HOW TO COMPLETE THIS TASK: This exercise calls for the line with "dfxtp: 1088 / 1088", the line with "drt.antenna.violating_nets: 0", and all lines between them in the material below, output exactly and with no other lines.

RAW DATA:
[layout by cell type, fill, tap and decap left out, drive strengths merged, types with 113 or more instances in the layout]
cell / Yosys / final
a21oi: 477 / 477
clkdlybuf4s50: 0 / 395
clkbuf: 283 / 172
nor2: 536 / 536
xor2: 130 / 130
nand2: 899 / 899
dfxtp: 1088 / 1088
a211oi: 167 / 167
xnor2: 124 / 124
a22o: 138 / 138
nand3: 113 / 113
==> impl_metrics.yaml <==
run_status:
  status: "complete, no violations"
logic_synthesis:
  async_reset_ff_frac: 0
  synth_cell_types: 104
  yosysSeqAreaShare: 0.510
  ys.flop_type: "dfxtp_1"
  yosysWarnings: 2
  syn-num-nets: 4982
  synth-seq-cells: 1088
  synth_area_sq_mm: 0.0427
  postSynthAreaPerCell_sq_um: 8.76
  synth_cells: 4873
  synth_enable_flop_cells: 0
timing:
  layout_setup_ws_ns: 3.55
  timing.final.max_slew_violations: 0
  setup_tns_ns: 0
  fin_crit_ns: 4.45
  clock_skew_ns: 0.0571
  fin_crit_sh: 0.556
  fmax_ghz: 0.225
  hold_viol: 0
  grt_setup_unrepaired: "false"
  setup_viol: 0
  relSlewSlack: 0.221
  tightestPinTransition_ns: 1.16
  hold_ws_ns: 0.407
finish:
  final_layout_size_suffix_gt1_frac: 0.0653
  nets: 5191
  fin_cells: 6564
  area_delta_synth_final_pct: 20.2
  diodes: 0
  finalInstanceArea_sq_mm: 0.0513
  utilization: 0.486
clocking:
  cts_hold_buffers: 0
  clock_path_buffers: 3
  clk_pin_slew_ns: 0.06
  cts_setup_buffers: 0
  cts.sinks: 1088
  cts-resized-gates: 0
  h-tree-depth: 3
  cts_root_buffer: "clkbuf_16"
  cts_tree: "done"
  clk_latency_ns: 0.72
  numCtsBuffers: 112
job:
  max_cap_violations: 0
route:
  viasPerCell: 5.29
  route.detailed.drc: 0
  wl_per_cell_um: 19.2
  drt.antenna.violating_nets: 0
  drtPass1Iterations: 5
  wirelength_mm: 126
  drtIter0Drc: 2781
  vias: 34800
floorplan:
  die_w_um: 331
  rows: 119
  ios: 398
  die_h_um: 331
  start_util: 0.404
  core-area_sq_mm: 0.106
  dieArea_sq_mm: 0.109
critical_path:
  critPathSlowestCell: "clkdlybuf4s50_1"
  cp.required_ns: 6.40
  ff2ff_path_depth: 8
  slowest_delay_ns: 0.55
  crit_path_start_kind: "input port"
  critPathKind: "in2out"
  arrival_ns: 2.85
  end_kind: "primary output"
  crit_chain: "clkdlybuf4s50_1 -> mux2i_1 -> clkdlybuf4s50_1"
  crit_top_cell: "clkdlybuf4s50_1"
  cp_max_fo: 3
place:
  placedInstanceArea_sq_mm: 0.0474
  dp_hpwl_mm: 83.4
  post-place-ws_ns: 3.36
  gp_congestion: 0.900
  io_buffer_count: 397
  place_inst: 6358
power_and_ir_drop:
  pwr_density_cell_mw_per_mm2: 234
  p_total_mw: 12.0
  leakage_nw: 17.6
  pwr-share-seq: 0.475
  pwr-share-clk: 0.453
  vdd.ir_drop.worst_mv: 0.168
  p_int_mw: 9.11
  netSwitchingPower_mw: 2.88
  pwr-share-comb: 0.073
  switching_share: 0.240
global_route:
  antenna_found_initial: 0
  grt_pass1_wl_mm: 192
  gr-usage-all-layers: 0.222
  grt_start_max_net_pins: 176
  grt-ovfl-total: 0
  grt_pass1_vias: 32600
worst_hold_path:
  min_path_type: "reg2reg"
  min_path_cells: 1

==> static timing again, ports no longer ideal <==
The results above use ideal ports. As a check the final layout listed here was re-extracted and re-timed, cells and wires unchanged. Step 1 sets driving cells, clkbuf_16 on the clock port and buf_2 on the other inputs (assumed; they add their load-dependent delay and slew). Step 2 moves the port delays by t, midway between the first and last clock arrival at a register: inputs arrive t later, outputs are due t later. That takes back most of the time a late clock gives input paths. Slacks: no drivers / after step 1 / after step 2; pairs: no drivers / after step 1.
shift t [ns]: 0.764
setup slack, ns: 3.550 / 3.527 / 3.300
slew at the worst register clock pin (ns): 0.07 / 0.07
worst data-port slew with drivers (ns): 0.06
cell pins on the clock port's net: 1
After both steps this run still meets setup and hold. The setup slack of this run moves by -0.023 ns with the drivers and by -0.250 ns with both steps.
This design comes from an exercise in tuning for small area, a short achievable clock period and few clock cycles on the open sky130 flow, not from production work. The RTL was checked by simulation tests, not by an equivalence proof against the original design. Power and IR drop assume default switching activity.

## flow/design.v (module list and top-level ports; edited modules follow where they fit)
// module police_meter: 1512 lines
module police_meter #(
    parameter M  = 8,            
    parameter MW = 3             
) (
    input  wire        clk,
    input  wire        rst,
    input  wire        req_valid,
    output wire        req_ready,
    input  wire [1:0]  req_op,         
    input  wire [MW-1:0] req_meter,
    input  wire [47:0] req_time,       
    input  wire [13:0] req_len,        
    input  wire [7:0]  req_event,      
    input  wire [23:0] req_rate,       
    input  wire [20:0] req_burst,      
    input  wire        req_mode,       
    input  wire [5:0]  req_overhead,   
    input  wire [7:0]  req_open_id,    
    input  wire [7:0]  req_close_id,   
    input  wire [2:0]  req_flags,      
    output reg         resp_valid,
    output reg  [1:0]  resp_code,      
    output reg  [71:0] resp_tat,
    output reg  [M-1:0] resp_gates
);
  // ...
==> flow/flow/run.sh <==
#!/bin/bash
set -euo pipefail
export SETUP_SLACK_MARGIN=16.3
bash standard.sh > flow_make.log 2>&1
==> flow/standard.sh <==
#!/bin/bash
# synth_recipe.tcl (not shown) runs the flow's synth.tcl, then flattens the netlist and writes it again
# the make line also repeats each setting of config.mk as NAME=value (left out here)
make -C /OpenROAD-flow-scripts/flow DESIGN_CONFIG=/design/flow/config.mk WORK_HOME=/design/flow/orfs CLKGATE_MAP_FILE= SYNTH_SCRIPT=/design/flow/synth_recipe.tcl "${@:-finish}"
==> flow/config.mk <==
export PLATFORM = sky130hd
export DESIGN_NAME = police_meter
export DESIGN_NICKNAME = police_meter
export VERILOG_FILES = /design/flow/design.v
export SDC_FILE = /design/flow/constraint.sdc
export NUM_CORES = 4
export LEC_CHECK = 0
export ABC_CLOCK_PERIOD_IN_PS = 5000
export CAP_MARGIN = 20
export CORE_MARGIN = 2
export CORE_UTILIZATION = 60
export CTS_CLUSTER_DIAMETER = 100
export CTS_CLUSTER_SIZE = 25
export SLEW_MARGIN = 20
==> flow/constraint.sdc <==
create_clock -name core_clock -period 22.0 [get_ports {clk}]
set_input_delay 4.4000 -clock core_clock [delete_from_list [all_inputs] [get_ports {clk}]]
set_output_delay 4.4000 -clock core_clock [all_outputs]
set_load 0.01 [all_outputs]
==> results.toml, run 1 <==
[final_layout]
layout.nets = 12200
most-common-layout-cells = "edfxtp_1 (1796), inv_1 (846), ha_1 (742)"
multi_input_area_share = 0.423

[power_and_ir_drop]
p_switching_mw = 11.0
clockPowerShare = 0.114

[place]
dpl_cell_area_sq_um = 142000

[hold_path]
hold_start = "s1_ev[1]"

[timing]
fin_ws_ps = 16140
fmax_ghz = 0.171
relSlewSlack = 0.226

[status]
status = "finished clean"

[setup_path]
reg2regPathDepth = 25
crit_end = "req_ready"
crit_chain = "buf_6"
crit_start = "rdy"
reg2reg_from = "s2_m[0]"

[logic_synthesis]
synth-compound-area-share = 0.109
synth_top_area_share = 0.395
synthTopCellsByCount = "edfxtp_1 (1796), inv_1 (851), dfxtp_1 (811)"

[routing]
via_count = 90400
drcViolationCount = 0

[run]
cap_violations = 0

[floorplanning]
core.rowCount = 175

[grt]
grt_pass1_vias = 88000

[clock_network]
htreeDepth = 4
Testbench counts, summed over its fixed seeds: cycles 26,348.
==> run 2, diff against run 1 <==
--- a/flow/design.v
+++ b/flow/design.v
@@ -64,17 +64,19 @@
             s0_oh    <= req_overhead;
             s0_oid   <= req_open_id;
             s0_cid   <= req_close_id;
             s0_flags <= req_flags;
         end
         s0_len <= req_len;
         s0_ev  <= req_event;
     end
+    reg          dv_first;         
     reg          dv_run;           
+    reg          dv_wbt;           
     reg          dv_fin;           
     reg  [4:0]   dv_cnt;           
     reg  [23:0]  dv_rem;
     reg  [47:0]  dv_q;             
     reg  [66:0]  dv_p;             
     reg  [1:0]   dv_d;             
     wire [1:0]   in_cls = req_rate[23]      ? 2'd3 :
                           |req_rate[22:15]  ? 2'd2 :
@@ -93,55 +95,60 @@
     end
     wire [26:0]  dv_x   = {1'b0, dv_rem, dv_q[47:46]};
     wire [26:0]  dv_d1  = dv_x - {3'd0, s0_rate};
     wire [26:0]  dv_d2  = dv_x - {2'd0, s0_rate, 1'b0};
     wire [26:0]  dv_d3  = dv_x - {3'd0, s0_rate} - {2'd0, s0_rate, 1'b0};
     wire [1:0]   dv_dig = !dv_d3[26] ? 2'd3 : !dv_d2[26] ? 2'd2 : !dv_d1[26] ? 2'd1 : 2'd0;
     wire [23:0]  dv_remn = !dv_d3[26] ? dv_d3[23:0] : !dv_d2[26] ? dv_d2[23:0] :
                            !dv_d1[26] ? dv_d1[23:0] : dv_x[23:0];
-    wire [23:0]  dv_plo = {1'b0, dv_p[20:0], 2'b00} +
+    wire [66:0]  dv_pp  = dv_first ? 67'd0 : dv_p;
+    wire [23:0]  dv_plo = {1'b0, dv_pp[20:0], 2'b00} +
                           (dv_d[1] ? {2'b0, s0_burst, 1'b0} : 24'd0) +
                           (dv_d[0] ? {3'b0, s0_burst}       : 24'd0);
-    wire [43:0]  dv_phi = dv_p[64:21] + {43'd0, dv_plo[23]};
+    wire [43:0]  dv_phi = dv_pp[64:21] + {43'd0, dv_plo[23]};
     wire [66:0]  dv_pn  = {dv_phi, dv_plo[22:0]};
     always @(posedge clk) begin
         if (rst) begin
             rdy      <= 1'b1;
             s0_v     <= 1'b0;
+            dv_first <= 1'b0;
             dv_run   <= 1'b0;
             dv_fin   <= 1'b0;
+            dv_wbt   <= 1'b0;
         end else begin
+            dv_first <= 1'b0;
+            dv_wbt   <= dv_fin;
             dv_fin   <= 1'b0;
             if (rdy) begin
                 s0_v <= req_valid;
                 if (acc_commit) begin
                     rdy      <= 1'b0;
+                    dv_first <= 1'b1;
                     dv_run   <= 1'b1;
                 end
             end
             if (dv_run && dv_cnt == 5'd0) begin
                 dv_run <= 1'b0;
                 dv_fin <= 1'b1;
                 rdy    <= 1'b1;
             end
         end
         if (acc_commit) begin
             dv_rem <= dv_rem0;
             dv_q   <= dv_q0;
             dv_cnt <= dv_n0;
-            dv_p   <= 67'd0;
             dv_d   <= 2'd0;
         end else begin
             dv_rem <= dv_remn;
             dv_q   <= {dv_q[45:0], dv_dig};
             dv_cnt <= dv_cnt - 5'd1;
-            dv_p   <= dv_pn;
             dv_d   <= dv_dig;
         end
+        dv_p <= dv_pn;
     end
     reg          s1_v;
     reg  [1:0]   s1_op;
     reg  [MW-1:0] s1_m;
     reg  [47:0]  s1_time;
     reg  [7:0]   s1_ev;            
     reg  [14:0]  s1_x;
     wire [46:0]  rd_t   = tper[s1_m];
@@ -164,22 +171,23 @@
             s1_v <= s0_v && (s0_op != OP_COMMIT || dv_fin);
         s1_op   <= s0_op;
         s1_m    <= s0_m;
         s1_time <= s0_time;
         s1_ev   <= (s0_op == OP_COMMIT) ? {3'd0, c_ogc, c_chg, s0_flags} : s0_ev;
         s1_x    <= (s0_op == OP_COMMIT) ? 15'd0 : {1'b0, s0_len} + {9'd0, xoh[s0_m]};
         if (dv_fin) begin
             tper[s0_m] <= dv_q[46:0];
-            btv[s0_m]  <= dv_pn;
             xoh[s0_m]  <= s0_mode ? s0_oh : 6'd0;
             oid[s0_m]  <= s0_oid;
             cid[s0_m]  <= s0_cid;
             gctl[s0_m] <= s0_flags[0];
         end
+        if (dv_wbt)
+            btv[s1_m] <= dv_p;
     end
     wire [61:0]  s2_ms;
     wire [61:0]  s2_mc;
     wire mb_one0 = s1_x[0] ^ 1'b0;
     wire mb_two0 = (s1_x[1] & ~s1_x[0] & ~1'b0) | (~s1_x[1] & s1_x[0] & 1'b0);
     wire mb_neg0 = s1_x[1] & ~(s1_x[0] & 1'b0);
     wire mb_p0_0 = ((mb_one0 & rd_t[0])) ^ mb_neg0;
     wire mb_p0_1 = ((mb_one0 & rd_t[1]) | (mb_two0 & rd_t[0])) ^ mb_neg0;
==> flow/flow/run.sh (replaced) <==
#!/bin/bash
set -euo pipefail
export SETUP_SLACK_MARGIN=16
bash standard.sh > flow_make.log 2>&1
==> flow/config.mk (replaced) <==
export PLATFORM = sky130hd
export DESIGN_NAME = police_meter
export DESIGN_NICKNAME = police_meter
export VERILOG_FILES = /design/flow/design.v
export SDC_FILE = /design/flow/constraint.sdc
export NUM_CORES = 4
export LEC_CHECK = 0
export ABC_CLOCK_PERIOD_IN_PS = 5000
export CAP_MARGIN = 20
export CORE_MARGIN = 2
export CORE_UTILIZATION = 60
export SLEW_MARGIN = 20
==> run 2 against run 1 <==
Net effect: non-clock buffer count decreased by 45; largest power group unchanged; worst hold slack got worse by 10 ps; sequential power about the same; synthesized area increased by 0.86%; utilization increased by 1.7 points; sequential cell count increased by 4; synthesized cell count increased by 1.8%; die area increased by 0.86%; count of clock-buffer cells in the layout increased by 192; combinational power increased by 5%; setup slack got worse by 110 ps; clock power increased by 66%.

RESULT OF THIS EXERCISE:
dfxtp: 1088 / 1088
a211oi: 167 / 167
xnor2: 124 / 124
a22o: 138 / 138
nand3: 113 / 113
==> impl_metrics.yaml <==
run_status:
  status: "complete, no violations"
logic_synthesis:
  async_reset_ff_frac: 0
  synth_cell_types: 104
  yosysSeqAreaShare: 0.510
  ys.flop_type: "dfxtp_1"
  yosysWarnings: 2
  syn-num-nets: 4982
  synth-seq-cells: 1088
  synth_area_sq_mm: 0.0427
  postSynthAreaPerCell_sq_um: 8.76
  synth_cells: 4873
  synth_enable_flop_cells: 0
timing:
  layout_setup_ws_ns: 3.55
  timing.final.max_slew_violations: 0
  setup_tns_ns: 0
  fin_crit_ns: 4.45
  clock_skew_ns: 0.0571
  fin_crit_sh: 0.556
  fmax_ghz: 0.225
  hold_viol: 0
  grt_setup_unrepaired: "false"
  setup_viol: 0
  relSlewSlack: 0.221
  tightestPinTransition_ns: 1.16
  hold_ws_ns: 0.407
finish:
  final_layout_size_suffix_gt1_frac: 0.0653
  nets: 5191
  fin_cells: 6564
  area_delta_synth_final_pct: 20.2
  diodes: 0
  finalInstanceArea_sq_mm: 0.0513
  utilization: 0.486
clocking:
  cts_hold_buffers: 0
  clock_path_buffers: 3
  clk_pin_slew_ns: 0.06
  cts_setup_buffers: 0
  cts.sinks: 1088
  cts-resized-gates: 0
  h-tree-depth: 3
  cts_root_buffer: "clkbuf_16"
  cts_tree: "done"
  clk_latency_ns: 0.72
  numCtsBuffers: 112
job:
  max_cap_violations: 0
route:
  viasPerCell: 5.29
  route.detailed.drc: 0
  wl_per_cell_um: 19.2
  drt.antenna.violating_nets: 0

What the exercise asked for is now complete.